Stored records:

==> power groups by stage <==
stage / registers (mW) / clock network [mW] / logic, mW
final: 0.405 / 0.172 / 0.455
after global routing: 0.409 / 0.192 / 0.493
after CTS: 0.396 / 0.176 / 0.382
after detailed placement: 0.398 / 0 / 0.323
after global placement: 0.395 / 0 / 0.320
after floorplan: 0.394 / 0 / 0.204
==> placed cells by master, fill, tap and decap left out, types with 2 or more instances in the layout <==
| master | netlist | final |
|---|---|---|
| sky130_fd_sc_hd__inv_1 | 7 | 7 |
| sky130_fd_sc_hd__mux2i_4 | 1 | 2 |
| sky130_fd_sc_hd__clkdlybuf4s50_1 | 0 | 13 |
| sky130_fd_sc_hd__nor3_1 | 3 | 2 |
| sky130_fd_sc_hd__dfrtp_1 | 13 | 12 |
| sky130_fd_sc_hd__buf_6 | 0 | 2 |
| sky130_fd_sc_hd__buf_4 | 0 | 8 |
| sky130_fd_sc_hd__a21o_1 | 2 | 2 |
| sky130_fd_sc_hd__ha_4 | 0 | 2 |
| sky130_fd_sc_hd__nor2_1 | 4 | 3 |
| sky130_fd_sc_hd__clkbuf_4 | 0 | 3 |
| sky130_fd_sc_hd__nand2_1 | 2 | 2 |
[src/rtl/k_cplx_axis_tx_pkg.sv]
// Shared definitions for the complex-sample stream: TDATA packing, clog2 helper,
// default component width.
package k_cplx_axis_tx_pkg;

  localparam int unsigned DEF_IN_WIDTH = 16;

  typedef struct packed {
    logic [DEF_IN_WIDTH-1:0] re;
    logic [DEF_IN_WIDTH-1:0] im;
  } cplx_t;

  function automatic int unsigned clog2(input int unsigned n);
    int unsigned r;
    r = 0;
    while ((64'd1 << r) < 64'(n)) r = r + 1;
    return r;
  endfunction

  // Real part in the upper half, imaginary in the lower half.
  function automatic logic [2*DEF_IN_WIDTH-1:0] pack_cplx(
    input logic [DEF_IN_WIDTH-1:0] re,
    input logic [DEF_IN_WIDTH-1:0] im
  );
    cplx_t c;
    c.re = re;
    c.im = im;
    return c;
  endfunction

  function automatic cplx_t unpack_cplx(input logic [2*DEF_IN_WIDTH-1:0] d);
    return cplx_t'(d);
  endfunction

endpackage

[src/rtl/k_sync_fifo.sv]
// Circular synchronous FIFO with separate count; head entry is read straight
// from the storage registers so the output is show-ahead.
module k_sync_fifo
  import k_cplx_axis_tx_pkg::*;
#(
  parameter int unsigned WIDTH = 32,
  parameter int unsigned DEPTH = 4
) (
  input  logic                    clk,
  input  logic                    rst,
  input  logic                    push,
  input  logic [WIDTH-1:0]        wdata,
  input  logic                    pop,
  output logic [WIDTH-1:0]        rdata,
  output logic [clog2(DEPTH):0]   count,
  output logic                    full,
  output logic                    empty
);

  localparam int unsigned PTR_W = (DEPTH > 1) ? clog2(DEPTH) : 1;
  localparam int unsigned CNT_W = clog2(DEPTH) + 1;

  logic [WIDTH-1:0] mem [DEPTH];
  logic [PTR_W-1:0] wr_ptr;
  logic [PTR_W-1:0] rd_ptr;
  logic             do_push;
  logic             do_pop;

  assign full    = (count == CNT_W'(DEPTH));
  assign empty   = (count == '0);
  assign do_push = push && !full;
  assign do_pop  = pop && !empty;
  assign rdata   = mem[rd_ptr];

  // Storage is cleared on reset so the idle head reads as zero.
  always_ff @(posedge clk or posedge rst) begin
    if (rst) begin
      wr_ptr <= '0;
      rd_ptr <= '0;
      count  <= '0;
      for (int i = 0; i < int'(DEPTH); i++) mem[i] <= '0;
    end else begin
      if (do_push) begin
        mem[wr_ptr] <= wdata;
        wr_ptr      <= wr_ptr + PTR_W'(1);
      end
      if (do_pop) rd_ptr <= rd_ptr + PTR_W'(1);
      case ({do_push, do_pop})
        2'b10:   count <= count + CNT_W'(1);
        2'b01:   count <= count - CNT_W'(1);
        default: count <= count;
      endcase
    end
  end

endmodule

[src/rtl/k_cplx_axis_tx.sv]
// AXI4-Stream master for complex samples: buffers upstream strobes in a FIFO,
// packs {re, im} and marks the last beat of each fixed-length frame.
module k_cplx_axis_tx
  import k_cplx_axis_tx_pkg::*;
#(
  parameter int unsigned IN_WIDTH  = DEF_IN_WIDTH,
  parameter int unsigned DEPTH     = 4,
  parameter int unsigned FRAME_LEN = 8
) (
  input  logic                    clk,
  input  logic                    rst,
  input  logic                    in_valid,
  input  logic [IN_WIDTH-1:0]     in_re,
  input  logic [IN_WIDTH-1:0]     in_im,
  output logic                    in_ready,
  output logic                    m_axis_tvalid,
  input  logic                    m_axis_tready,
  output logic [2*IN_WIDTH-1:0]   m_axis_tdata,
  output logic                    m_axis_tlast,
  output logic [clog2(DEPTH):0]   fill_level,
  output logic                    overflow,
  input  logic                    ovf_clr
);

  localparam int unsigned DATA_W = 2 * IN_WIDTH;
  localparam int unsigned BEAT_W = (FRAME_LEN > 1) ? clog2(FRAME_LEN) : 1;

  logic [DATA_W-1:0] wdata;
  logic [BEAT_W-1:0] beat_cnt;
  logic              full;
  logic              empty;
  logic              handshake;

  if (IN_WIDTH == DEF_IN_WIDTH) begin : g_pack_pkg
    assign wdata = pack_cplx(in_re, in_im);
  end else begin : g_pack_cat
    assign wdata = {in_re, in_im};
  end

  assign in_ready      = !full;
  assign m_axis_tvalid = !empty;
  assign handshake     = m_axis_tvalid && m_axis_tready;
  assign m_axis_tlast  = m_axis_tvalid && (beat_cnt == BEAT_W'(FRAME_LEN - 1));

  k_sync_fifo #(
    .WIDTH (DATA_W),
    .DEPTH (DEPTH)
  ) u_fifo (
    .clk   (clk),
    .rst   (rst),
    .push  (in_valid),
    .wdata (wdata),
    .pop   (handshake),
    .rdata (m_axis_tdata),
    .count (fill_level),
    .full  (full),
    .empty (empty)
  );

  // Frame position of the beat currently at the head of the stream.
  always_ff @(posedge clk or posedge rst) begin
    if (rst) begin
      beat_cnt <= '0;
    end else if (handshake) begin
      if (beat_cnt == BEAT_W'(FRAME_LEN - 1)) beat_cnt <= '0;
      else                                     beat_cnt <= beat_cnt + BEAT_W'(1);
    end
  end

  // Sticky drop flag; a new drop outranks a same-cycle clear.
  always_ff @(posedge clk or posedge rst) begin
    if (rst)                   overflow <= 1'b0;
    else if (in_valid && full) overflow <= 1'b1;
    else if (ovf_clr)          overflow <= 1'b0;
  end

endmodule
--
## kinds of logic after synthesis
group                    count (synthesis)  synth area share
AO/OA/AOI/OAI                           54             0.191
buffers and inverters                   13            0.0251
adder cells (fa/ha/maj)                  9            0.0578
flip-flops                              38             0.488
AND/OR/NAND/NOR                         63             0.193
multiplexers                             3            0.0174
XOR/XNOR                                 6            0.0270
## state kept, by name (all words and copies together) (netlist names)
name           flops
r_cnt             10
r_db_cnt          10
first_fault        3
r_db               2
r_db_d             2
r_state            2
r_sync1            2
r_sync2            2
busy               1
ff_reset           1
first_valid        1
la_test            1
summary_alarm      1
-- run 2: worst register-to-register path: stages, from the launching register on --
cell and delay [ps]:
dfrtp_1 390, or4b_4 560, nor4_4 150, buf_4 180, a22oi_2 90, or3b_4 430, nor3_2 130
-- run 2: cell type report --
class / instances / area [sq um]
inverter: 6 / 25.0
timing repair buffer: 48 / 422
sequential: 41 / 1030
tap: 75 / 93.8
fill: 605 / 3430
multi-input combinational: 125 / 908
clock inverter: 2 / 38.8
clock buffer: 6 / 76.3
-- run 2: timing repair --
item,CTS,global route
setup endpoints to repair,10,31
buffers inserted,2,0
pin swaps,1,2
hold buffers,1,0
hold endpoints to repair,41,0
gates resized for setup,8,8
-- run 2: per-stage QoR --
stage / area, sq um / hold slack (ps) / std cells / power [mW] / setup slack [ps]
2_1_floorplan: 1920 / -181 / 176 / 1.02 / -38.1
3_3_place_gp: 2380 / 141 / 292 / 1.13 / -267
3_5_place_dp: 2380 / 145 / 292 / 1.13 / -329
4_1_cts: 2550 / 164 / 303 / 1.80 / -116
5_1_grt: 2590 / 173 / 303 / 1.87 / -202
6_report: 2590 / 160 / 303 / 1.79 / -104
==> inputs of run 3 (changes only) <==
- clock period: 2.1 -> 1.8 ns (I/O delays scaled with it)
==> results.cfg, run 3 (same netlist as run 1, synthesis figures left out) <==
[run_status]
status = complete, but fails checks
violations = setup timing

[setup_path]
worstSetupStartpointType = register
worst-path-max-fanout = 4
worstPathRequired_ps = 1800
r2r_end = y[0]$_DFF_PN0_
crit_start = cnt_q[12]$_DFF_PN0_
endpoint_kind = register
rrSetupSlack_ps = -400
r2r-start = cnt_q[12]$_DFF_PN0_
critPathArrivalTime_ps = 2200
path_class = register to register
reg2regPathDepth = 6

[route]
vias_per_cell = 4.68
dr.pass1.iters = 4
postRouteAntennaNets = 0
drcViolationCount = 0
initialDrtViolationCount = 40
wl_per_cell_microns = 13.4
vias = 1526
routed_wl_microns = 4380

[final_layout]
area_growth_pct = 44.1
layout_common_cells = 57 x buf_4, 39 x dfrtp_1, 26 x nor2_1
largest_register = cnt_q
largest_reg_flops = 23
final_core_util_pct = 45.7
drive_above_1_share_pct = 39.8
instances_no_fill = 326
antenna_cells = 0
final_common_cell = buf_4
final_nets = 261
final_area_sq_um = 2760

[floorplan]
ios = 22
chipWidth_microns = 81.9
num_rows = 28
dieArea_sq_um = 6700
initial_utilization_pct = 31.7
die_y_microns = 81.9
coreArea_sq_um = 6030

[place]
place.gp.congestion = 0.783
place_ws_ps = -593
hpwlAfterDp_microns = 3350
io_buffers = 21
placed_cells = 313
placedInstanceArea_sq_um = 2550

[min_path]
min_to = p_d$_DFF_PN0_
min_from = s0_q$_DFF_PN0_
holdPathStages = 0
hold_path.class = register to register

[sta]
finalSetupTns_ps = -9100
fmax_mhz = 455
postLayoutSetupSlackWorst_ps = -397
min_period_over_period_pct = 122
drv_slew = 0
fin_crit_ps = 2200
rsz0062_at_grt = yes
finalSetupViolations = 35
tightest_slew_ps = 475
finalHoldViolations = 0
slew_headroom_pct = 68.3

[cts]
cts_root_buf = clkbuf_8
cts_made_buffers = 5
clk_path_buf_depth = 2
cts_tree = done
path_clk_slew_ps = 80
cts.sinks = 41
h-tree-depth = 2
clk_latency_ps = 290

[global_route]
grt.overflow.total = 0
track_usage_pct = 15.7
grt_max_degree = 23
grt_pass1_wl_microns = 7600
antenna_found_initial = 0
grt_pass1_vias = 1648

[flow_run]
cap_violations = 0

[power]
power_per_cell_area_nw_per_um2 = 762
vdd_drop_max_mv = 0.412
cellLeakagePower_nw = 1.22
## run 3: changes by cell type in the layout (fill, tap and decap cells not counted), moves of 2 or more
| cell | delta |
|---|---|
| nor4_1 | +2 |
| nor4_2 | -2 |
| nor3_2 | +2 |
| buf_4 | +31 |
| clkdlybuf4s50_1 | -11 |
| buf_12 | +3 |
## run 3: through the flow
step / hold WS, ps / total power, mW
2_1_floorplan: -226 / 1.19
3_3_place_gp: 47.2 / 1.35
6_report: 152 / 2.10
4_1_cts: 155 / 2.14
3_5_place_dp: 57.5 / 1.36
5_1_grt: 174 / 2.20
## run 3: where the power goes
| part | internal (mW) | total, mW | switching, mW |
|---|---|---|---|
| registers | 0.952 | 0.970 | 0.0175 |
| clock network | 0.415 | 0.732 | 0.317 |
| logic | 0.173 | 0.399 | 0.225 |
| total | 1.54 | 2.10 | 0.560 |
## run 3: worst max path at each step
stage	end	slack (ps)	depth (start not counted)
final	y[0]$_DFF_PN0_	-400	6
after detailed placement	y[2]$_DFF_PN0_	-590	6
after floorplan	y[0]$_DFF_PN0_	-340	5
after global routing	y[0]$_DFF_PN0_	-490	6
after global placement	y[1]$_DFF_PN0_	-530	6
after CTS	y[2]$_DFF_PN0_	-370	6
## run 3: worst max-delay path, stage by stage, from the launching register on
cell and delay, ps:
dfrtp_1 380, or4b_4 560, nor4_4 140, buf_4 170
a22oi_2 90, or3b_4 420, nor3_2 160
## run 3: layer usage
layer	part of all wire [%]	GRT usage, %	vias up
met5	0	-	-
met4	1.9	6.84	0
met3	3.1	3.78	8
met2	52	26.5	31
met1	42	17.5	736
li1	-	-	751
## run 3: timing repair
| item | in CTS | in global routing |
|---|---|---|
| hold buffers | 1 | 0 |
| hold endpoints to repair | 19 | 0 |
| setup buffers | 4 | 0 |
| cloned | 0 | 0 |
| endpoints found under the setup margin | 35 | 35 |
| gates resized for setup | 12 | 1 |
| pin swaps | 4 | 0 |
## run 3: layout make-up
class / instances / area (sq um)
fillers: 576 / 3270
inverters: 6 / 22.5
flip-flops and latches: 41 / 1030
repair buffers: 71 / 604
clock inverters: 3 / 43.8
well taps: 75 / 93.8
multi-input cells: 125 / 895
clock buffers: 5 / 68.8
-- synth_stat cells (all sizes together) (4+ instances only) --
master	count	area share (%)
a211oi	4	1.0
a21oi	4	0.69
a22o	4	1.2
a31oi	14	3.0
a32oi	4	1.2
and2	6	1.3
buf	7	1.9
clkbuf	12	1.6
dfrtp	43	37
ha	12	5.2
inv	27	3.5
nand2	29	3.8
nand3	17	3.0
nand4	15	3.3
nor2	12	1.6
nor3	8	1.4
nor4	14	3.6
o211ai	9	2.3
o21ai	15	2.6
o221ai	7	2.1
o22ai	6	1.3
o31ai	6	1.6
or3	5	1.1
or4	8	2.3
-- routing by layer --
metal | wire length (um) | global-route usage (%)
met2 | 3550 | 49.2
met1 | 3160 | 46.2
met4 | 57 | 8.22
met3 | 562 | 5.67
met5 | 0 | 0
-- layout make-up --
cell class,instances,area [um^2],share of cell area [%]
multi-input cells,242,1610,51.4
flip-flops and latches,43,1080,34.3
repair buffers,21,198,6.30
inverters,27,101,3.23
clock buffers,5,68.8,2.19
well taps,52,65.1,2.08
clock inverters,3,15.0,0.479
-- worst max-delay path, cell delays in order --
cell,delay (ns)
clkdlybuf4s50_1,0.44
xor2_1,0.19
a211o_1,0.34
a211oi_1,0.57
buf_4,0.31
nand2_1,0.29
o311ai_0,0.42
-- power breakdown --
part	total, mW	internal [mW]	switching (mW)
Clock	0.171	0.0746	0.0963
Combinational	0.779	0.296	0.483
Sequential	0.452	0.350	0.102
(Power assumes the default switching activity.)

# [Task prompt]
Give back the records above exactly, limited to the lines between the one holding "clock buffer: 6 / 76.3" and the one holding "hpwlAfterDp_microns = 3350", inclusive.

# [Solution to the exercise]
clock buffer: 6 / 76.3
-- run 2: timing repair --
item,CTS,global route
setup endpoints to repair,10,31
buffers inserted,2,0
pin swaps,1,2
hold buffers,1,0
hold endpoints to repair,41,0
gates resized for setup,8,8
-- run 2: per-stage QoR --
stage / area, sq um / hold slack (ps) / std cells / power [mW] / setup slack [ps]
2_1_floorplan: 1920 / -181 / 176 / 1.02 / -38.1
3_3_place_gp: 2380 / 141 / 292 / 1.13 / -267
3_5_place_dp: 2380 / 145 / 292 / 1.13 / -329
4_1_cts: 2550 / 164 / 303 / 1.80 / -116
5_1_grt: 2590 / 173 / 303 / 1.87 / -202
6_report: 2590 / 160 / 303 / 1.79 / -104
==> inputs of run 3 (changes only) <==
- clock period: 2.1 -> 1.8 ns (I/O delays scaled with it)
==> results.cfg, run 3 (same netlist as run 1, synthesis figures left out) <==
[run_status]
status = complete, but fails checks
violations = setup timing

[setup_path]
worstSetupStartpointType = register
worst-path-max-fanout = 4
worstPathRequired_ps = 1800
r2r_end = y[0]$_DFF_PN0_
crit_start = cnt_q[12]$_DFF_PN0_
endpoint_kind = register
rrSetupSlack_ps = -400
r2r-start = cnt_q[12]$_DFF_PN0_
critPathArrivalTime_ps = 2200
path_class = register to register
reg2regPathDepth = 6

[route]
vias_per_cell = 4.68
dr.pass1.iters = 4
postRouteAntennaNets = 0
drcViolationCount = 0
initialDrtViolationCount = 40
wl_per_cell_microns = 13.4
vias = 1526
routed_wl_microns = 4380

[final_layout]
area_growth_pct = 44.1
layout_common_cells = 57 x buf_4, 39 x dfrtp_1, 26 x nor2_1
largest_register = cnt_q
largest_reg_flops = 23
final_core_util_pct = 45.7
drive_above_1_share_pct = 39.8
instances_no_fill = 326
antenna_cells = 0
final_common_cell = buf_4
final_nets = 261
final_area_sq_um = 2760

[floorplan]
ios = 22
chipWidth_microns = 81.9
num_rows = 28
dieArea_sq_um = 6700
initial_utilization_pct = 31.7
die_y_microns = 81.9
coreArea_sq_um = 6030

[place]
place.gp.congestion = 0.783
place_ws_ps = -593
hpwlAfterDp_microns = 3350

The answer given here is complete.